EXERCISE AIM:
Below are entries. Copy exactly the lines running from the line that holds "after detailed placement | 0.2549 | 586" to the line that holds "after CTS | 0.3573 | 606", with both ends included.

::::

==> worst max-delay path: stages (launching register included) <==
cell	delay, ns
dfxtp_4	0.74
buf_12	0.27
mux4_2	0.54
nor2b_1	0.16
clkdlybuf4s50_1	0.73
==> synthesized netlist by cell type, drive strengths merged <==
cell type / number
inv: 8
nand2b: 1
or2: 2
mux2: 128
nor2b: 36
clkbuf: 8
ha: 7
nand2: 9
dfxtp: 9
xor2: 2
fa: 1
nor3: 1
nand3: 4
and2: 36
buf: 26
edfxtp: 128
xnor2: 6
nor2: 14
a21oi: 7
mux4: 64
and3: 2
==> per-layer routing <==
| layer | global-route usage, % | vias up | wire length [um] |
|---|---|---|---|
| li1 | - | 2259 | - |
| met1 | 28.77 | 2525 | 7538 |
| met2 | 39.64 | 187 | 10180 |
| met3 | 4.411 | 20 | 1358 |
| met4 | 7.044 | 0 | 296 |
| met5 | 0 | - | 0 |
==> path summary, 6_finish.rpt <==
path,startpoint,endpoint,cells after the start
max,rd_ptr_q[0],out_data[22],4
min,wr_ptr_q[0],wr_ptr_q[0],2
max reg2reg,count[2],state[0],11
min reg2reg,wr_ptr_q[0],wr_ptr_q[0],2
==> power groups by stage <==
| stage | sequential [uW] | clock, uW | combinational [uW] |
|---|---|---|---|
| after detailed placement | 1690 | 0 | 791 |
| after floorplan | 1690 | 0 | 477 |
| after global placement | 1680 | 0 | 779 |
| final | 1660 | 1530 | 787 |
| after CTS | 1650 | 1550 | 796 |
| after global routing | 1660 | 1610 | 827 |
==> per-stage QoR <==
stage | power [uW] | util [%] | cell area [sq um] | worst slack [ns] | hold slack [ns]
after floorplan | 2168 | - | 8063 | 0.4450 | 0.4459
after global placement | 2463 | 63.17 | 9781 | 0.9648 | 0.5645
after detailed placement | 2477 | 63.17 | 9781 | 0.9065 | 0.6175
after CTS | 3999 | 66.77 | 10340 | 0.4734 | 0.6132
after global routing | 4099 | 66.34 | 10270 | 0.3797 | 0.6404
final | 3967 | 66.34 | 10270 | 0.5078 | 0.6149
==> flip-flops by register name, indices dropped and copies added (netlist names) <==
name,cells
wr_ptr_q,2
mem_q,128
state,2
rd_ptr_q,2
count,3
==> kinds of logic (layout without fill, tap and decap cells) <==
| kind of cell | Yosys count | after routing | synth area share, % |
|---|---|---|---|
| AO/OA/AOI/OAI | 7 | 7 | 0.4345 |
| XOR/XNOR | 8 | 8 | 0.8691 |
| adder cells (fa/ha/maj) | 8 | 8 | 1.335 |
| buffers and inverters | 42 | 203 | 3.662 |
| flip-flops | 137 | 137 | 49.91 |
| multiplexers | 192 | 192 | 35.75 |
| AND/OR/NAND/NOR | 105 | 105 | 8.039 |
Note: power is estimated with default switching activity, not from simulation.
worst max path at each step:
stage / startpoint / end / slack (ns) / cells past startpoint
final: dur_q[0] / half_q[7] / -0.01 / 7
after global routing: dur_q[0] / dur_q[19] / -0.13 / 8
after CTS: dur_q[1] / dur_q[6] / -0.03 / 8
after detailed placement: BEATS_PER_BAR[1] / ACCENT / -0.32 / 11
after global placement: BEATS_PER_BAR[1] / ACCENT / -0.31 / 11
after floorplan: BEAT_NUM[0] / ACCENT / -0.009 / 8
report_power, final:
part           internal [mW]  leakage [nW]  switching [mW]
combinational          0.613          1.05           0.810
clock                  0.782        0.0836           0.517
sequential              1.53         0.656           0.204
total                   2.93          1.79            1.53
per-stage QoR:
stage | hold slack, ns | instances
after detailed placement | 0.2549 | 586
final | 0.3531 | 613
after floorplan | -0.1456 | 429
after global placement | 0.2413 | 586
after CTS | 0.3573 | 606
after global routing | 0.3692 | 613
[src/rtl/shared_net_arbiter_if.sv]
// Bundle of the request/grant signals between a shared net group's drivers
// and the arbiter that owns that group.
//
// Handshake: req[i] is a level request. The requester raises it and keeps it
// high for as long as it wants the net. gnt[i]/drv_en[i] answer it, one
// requester at a time. The owner gives the net back by lowering req[i].
// There is no valid/ready pairing. A request that drops before it is granted
// simply disappears.
interface shared_net_arbiter_if #(
   parameter int N_REQ = 4
);
   localparam int OW = (N_REQ > 1) ? $clog2(N_REQ) : 1;

   logic [N_REQ-1:0] req;
   logic [N_REQ-1:0] gnt;
   logic [N_REQ-1:0] drv_en;
   logic             keep_en;
   logic [OW-1:0]    owner;
   logic             busy;
   logic             preempt;
   logic [1:0]       state;    // debug view of the arbiter FSM

   modport master (
      output req,
      input  gnt, drv_en, keep_en, owner, busy, preempt, state
   );

   modport slave (
      input  req,
      output gnt, drv_en, keep_en, owner, busy, preempt, state
   );
endinterface

[src/rtl/shared_net_arbiter.sv]
// shared_net_arbiter: grants one shared multi-driver net group to one
// requester at a time. Owners are picked round-robin. Every change of owner
// is separated by a gap of TURN_CYC cycles with no driver enabled. A
// contested owner is preempted after MAX_HOLD cycles.
module shared_net_arbiter #(
   parameter int N_REQ    = 4,
   parameter int MAX_HOLD = 16,
   parameter int TURN_CYC = 1
) (
   input logic                 clk,
   input logic                 rst,
   shared_net_arbiter_if.slave bus
);

   localparam int PW = (N_REQ > 1) ? $clog2(N_REQ) : 1;
   localparam int HW = $clog2(MAX_HOLD + 1);
   localparam int TW = $clog2(TURN_CYC + 1);

   localparam logic [HW-1:0]    HOLD_MAX  = HW'(MAX_HOLD);
   localparam logic [HW-1:0]    HOLD_LAST = HW'(MAX_HOLD - 1);
   localparam logic [TW-1:0]    TURN_LOAD = TW'(TURN_CYC);
   localparam logic [TW-1:0]    TURN_ONE  = TW'(1);
   localparam logic [PW-1:0]    LAST_IDX  = PW'(N_REQ - 1);
   localparam logic [N_REQ-1:0] GNT_ONE   = {{(N_REQ-1){1'b0}}, 1'b1};

   typedef enum logic [1:0] {
      ST_IDLE  = 2'd0,
      ST_GRANT = 2'd1,
      ST_TURN  = 2'd2
   } state_t;

   state_t state;
   state_t state_n;

   logic [N_REQ-1:0] gnt_q;
   logic [PW-1:0]    owner_q;
   logic [PW-1:0]    ptr_q;
   logic [HW-1:0]    hold_q;
   logic [TW-1:0]    turn_q;
   logic             preempt_q;

   logic             pick_valid;
   logic [PW-1:0]    pick_idx;
   logic [PW-1:0]    ptr_next;
   logic             owner_req;
   logic             others_req;
   logic             hold_expired;
   logic             turn_done;
   logic             rel_drop;
   logic             rel_preempt;
   logic             release_now;
   logic             grant_load;
   logic [N_REQ-1:0] drv_en_c;

   // Round-robin pick: first set request at or above the pointer, wrapping
   // back through index 0. The pointer range is not a power of two in general,
   // so the wrap is an explicit subtraction.
   always_comb begin
      int idx;
      logic [PW-1:0] cand;
      pick_valid = 1'b0;
      pick_idx   = ptr_q;
      idx        = 0;
      cand       = '0;
      for (int i = 0; i < N_REQ; i++) begin
         idx = int'(ptr_q) + i;
         if (idx >= N_REQ) begin
            idx = idx - N_REQ;
         end
         cand = PW'(idx);
         if (!pick_valid && bus.req[cand]) begin
            pick_valid = 1'b1;
            pick_idx   = cand;
         end
      end
   end

   // Release conditions and the owner that follows a release.
   always_comb begin
      owner_req  = bus.req[owner_q];
      others_req = |(bus.req & ~gnt_q);
      // The counter only parks at MAX_HOLD when nobody else is waiting. A
      // request that shows up later must still be able to end the grant, so
      // the limit is compared with >= and not with ==.
      hold_expired = (hold_q >= HOLD_LAST);
      turn_done    = (turn_q == TURN_ONE);
      rel_drop     = (state == ST_GRANT) && !owner_req;
      rel_preempt  = (state == ST_GRANT) && owner_req && hold_expired && others_req;
      release_now  = rel_drop || rel_preempt;
      ptr_next     = (owner_q == LAST_IDX) ? '0 : owner_q + PW'(1);
   end

   // FSM state register.
   always_ff @(posedge clk or posedge rst) begin
      if (rst) begin
         state <= ST_IDLE;
      end else begin
         state <= state_n;
      end
   end

   // FSM next-state logic. Arbitration happens only in IDLE and in the last
   // TURN cycle, so a req change earlier in TURN is never seen.
   always_comb begin
      state_n    = state;
      grant_load = 1'b0;
      case (state)
         ST_IDLE: begin
            if (pick_valid) begin
               state_n    = ST_GRANT;
               grant_load = 1'b1;
            end
         end
         ST_GRANT: begin
            if (release_now) begin
               state_n = ST_TURN;
            end
         end
         ST_TURN: begin
            if (turn_done) begin
               if (pick_valid) begin
                  state_n    = ST_GRANT;
                  grant_load = 1'b1;
               end else begin
                  state_n = ST_IDLE;
               end
            end
         end
         default: begin
            state_n = ST_IDLE;
         end
      endcase
   end

   // Grant, owner, pointer, hold and turnaround registers.
   always_ff @(posedge clk or posedge rst) begin
      if (rst) begin
         gnt_q     <= '0;
         owner_q   <= '0;
         ptr_q     <= '0;
         hold_q    <= '0;
         turn_q    <= '0;
         preempt_q <= 1'b0;
      end else begin
         preempt_q <= 1'b0;
         if (grant_load) begin
            gnt_q   <= GNT_ONE << pick_idx;
            owner_q <= pick_idx;
            hold_q  <= '0;
         end else if (release_now) begin
            // The owner that is just leaving gets the lowest priority next time.
            gnt_q     <= '0;
            ptr_q     <= ptr_next;
            turn_q    <= TURN_LOAD;
            preempt_q <= rel_preempt;
         end else if ((state == ST_GRANT) && (hold_q != HOLD_MAX)) begin
            hold_q <= hold_q + HW'(1);
         end
         if (state == ST_TURN) begin
            turn_q <= turn_q - TW'(1);
         end
      end
   end

   // FSM outputs. A driver is enabled only in GRANT, so the keeper holds the
   // nets whenever the FSM is in TURN or IDLE.
   always_comb begin
      drv_en_c = '0;
      if (state == ST_GRANT) begin
         drv_en_c = gnt_q;
      end
      bus.gnt     = gnt_q;
      bus.drv_en  = drv_en_c;
      bus.keep_en = ~|drv_en_c;
      bus.owner   = owner_q;
      bus.busy    = (state != ST_IDLE);
      bus.preempt = preempt_q;
      bus.state   = state;
   end

endmodule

::::

OUTPUT:
after detailed placement | 0.2549 | 586
final | 0.3531 | 613
after floorplan | -0.1456 | 429
after global placement | 0.2413 | 586
after CTS | 0.3573 | 606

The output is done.